The laundry treating apparatus of claim 17, wherein the first exhaust duct further includes:
a guide disposed at a position at which the third blocker rotates inside to close the first exhaust duct and stopping rotation of the third blocker.
The laundry treating apparatus of claim 16, wherein the first exhaust duct further includes a blower fan for discharging heat-exchanged air to the first exhaust duct or the second exhaust duct, and
wherein the communication hole is disposed above the blower fan.
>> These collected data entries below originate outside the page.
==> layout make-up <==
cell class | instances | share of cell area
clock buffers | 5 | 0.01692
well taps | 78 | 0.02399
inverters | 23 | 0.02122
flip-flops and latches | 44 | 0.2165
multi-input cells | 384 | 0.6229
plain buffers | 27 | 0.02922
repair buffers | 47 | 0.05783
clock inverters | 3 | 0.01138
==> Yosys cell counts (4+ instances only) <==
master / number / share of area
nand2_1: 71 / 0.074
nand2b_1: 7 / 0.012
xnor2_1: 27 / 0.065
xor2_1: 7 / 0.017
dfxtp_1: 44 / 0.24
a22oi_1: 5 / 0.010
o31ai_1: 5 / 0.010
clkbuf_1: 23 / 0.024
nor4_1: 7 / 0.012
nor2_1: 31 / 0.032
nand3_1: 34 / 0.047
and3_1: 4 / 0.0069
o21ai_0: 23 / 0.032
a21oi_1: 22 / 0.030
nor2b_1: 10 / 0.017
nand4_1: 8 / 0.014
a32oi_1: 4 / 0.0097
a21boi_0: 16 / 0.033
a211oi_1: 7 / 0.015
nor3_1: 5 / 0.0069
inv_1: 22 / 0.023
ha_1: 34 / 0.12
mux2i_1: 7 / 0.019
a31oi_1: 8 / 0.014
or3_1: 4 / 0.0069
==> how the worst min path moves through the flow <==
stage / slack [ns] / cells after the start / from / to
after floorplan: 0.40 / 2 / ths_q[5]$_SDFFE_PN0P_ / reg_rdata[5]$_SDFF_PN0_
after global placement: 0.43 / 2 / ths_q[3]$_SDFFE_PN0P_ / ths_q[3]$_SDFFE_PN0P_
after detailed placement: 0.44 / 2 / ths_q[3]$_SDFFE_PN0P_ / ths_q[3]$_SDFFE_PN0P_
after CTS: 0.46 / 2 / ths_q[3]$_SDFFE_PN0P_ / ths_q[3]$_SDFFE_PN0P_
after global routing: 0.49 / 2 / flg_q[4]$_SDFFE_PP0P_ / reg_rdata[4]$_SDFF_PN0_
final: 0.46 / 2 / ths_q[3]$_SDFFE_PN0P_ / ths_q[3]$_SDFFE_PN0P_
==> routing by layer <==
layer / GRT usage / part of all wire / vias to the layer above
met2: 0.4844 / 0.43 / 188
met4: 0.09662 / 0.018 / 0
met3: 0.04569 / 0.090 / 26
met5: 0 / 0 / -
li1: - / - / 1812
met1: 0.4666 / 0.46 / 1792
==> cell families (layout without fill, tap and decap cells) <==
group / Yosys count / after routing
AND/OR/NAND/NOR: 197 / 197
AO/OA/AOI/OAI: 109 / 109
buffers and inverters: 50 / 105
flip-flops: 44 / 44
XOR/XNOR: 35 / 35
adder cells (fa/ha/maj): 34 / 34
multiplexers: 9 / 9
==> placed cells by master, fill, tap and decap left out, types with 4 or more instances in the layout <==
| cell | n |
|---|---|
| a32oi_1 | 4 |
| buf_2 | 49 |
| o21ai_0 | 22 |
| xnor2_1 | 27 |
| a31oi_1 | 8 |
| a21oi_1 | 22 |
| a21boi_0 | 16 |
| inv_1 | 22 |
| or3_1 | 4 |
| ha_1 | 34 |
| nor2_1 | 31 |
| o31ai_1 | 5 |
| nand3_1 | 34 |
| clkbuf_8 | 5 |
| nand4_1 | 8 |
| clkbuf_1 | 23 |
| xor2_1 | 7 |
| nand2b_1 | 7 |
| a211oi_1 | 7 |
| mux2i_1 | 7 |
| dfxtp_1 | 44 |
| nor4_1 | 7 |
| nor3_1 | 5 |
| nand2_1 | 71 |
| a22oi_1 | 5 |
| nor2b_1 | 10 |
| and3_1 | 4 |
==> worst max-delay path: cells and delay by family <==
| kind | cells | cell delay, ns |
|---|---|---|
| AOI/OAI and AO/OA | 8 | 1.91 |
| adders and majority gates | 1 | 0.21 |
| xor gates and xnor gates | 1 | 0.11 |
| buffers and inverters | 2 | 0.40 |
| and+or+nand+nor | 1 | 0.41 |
The laundry treating apparatus of claim 16, wherein the third opening/closing unit includes:
a third blocker for opening and closing the first exhaust duct or the second exhaust duct; and

a third opening/closing driver for rotating the third blocker to be positioned at a first position at which the third blocker opens and closes the second exhaust duct, a second position at which the third blocker opens and closes the first exhaust duct, and a third position at which the third blocker is opened by a predetermined angle to open the first exhaust duct and the second exhaust duct, and

wherein the first circulation path or the second circulation path is selectively formed or both the first circulation path and the second circulation path are formed.